SOURCE DATA:
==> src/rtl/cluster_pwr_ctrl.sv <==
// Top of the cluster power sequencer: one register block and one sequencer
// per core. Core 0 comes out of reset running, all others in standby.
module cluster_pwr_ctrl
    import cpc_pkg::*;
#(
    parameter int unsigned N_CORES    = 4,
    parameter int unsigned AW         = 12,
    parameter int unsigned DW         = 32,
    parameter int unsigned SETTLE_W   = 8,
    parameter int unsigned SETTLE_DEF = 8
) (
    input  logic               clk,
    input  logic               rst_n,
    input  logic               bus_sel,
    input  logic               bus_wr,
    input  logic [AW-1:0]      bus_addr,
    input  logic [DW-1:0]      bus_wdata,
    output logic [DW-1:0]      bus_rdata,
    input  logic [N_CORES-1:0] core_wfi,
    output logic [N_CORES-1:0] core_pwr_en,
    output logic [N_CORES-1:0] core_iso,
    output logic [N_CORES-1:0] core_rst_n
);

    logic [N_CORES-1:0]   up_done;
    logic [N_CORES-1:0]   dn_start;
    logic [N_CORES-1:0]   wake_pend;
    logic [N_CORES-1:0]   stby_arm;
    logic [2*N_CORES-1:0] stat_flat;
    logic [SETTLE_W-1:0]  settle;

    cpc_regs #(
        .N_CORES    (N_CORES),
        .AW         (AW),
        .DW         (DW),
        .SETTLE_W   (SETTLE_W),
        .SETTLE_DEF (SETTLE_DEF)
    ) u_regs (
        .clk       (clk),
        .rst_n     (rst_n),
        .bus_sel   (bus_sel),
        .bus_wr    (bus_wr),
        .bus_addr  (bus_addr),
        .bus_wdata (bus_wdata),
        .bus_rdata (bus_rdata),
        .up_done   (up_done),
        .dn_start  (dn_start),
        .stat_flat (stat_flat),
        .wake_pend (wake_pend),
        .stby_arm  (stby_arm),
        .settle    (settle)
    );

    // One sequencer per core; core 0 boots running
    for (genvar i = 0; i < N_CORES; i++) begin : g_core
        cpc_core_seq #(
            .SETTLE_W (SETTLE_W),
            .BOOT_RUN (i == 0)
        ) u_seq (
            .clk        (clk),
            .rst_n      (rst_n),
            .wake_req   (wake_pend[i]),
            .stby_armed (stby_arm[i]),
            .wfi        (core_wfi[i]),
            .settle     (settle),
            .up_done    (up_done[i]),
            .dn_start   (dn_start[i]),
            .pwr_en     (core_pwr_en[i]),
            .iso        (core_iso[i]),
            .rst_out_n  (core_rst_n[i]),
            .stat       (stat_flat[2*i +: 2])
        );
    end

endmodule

PROBLEM DESCRIPTION:
Write out the listing once more, matching it exactly.

COMPLETED TASK:
==> src/rtl/cluster_pwr_ctrl.sv <==
// Top of the cluster power sequencer: one register block and one sequencer
// per core. Core 0 comes out of reset running, all others in standby.
module cluster_pwr_ctrl
    import cpc_pkg::*;
#(
    parameter int unsigned N_CORES    = 4,
    parameter int unsigned AW         = 12,
    parameter int unsigned DW         = 32,
    parameter int unsigned SETTLE_W   = 8,
    parameter int unsigned SETTLE_DEF = 8
) (
    input  logic               clk,
    input  logic               rst_n,
    input  logic               bus_sel,
    input  logic               bus_wr,
    input  logic [AW-1:0]      bus_addr,
    input  logic [DW-1:0]      bus_wdata,
    output logic [DW-1:0]      bus_rdata,
    input  logic [N_CORES-1:0] core_wfi,
    output logic [N_CORES-1:0] core_pwr_en,
    output logic [N_CORES-1:0] core_iso,
    output logic [N_CORES-1:0] core_rst_n
);

    logic [N_CORES-1:0]   up_done;
    logic [N_CORES-1:0]   dn_start;
    logic [N_CORES-1:0]   wake_pend;
    logic [N_CORES-1:0]   stby_arm;
    logic [2*N_CORES-1:0] stat_flat;
    logic [SETTLE_W-1:0]  settle;

    cpc_regs #(
        .N_CORES    (N_CORES),
        .AW         (AW),
        .DW         (DW),
        .SETTLE_W   (SETTLE_W),
        .SETTLE_DEF (SETTLE_DEF)
    ) u_regs (
        .clk       (clk),
        .rst_n     (rst_n),
        .bus_sel   (bus_sel),
        .bus_wr    (bus_wr),
        .bus_addr  (bus_addr),
        .bus_wdata (bus_wdata),
        .bus_rdata (bus_rdata),
        .up_done   (up_done),
        .dn_start  (dn_start),
        .stat_flat (stat_flat),
        .wake_pend (wake_pend),
        .stby_arm  (stby_arm),
        .settle    (settle)
    );

    // One sequencer per core; core 0 boots running
    for (genvar i = 0; i < N_CORES; i++) begin : g_core
        cpc_core_seq #(
            .SETTLE_W (SETTLE_W),
            .BOOT_RUN (i == 0)
        ) u_seq (
            .clk        (clk),
            .rst_n      (rst_n),
            .wake_req   (wake_pend[i]),
            .stby_armed (stby_arm[i]),
            .wfi        (core_wfi[i]),
            .settle     (settle),
            .up_done    (up_done[i]),
            .dn_start   (dn_start[i]),
            .pwr_en     (core_pwr_en[i]),
            .iso        (core_iso[i]),
            .rst_out_n  (core_rst_n[i]),
            .stat       (stat_flat[2*i +: 2])
        );
    end

endmodule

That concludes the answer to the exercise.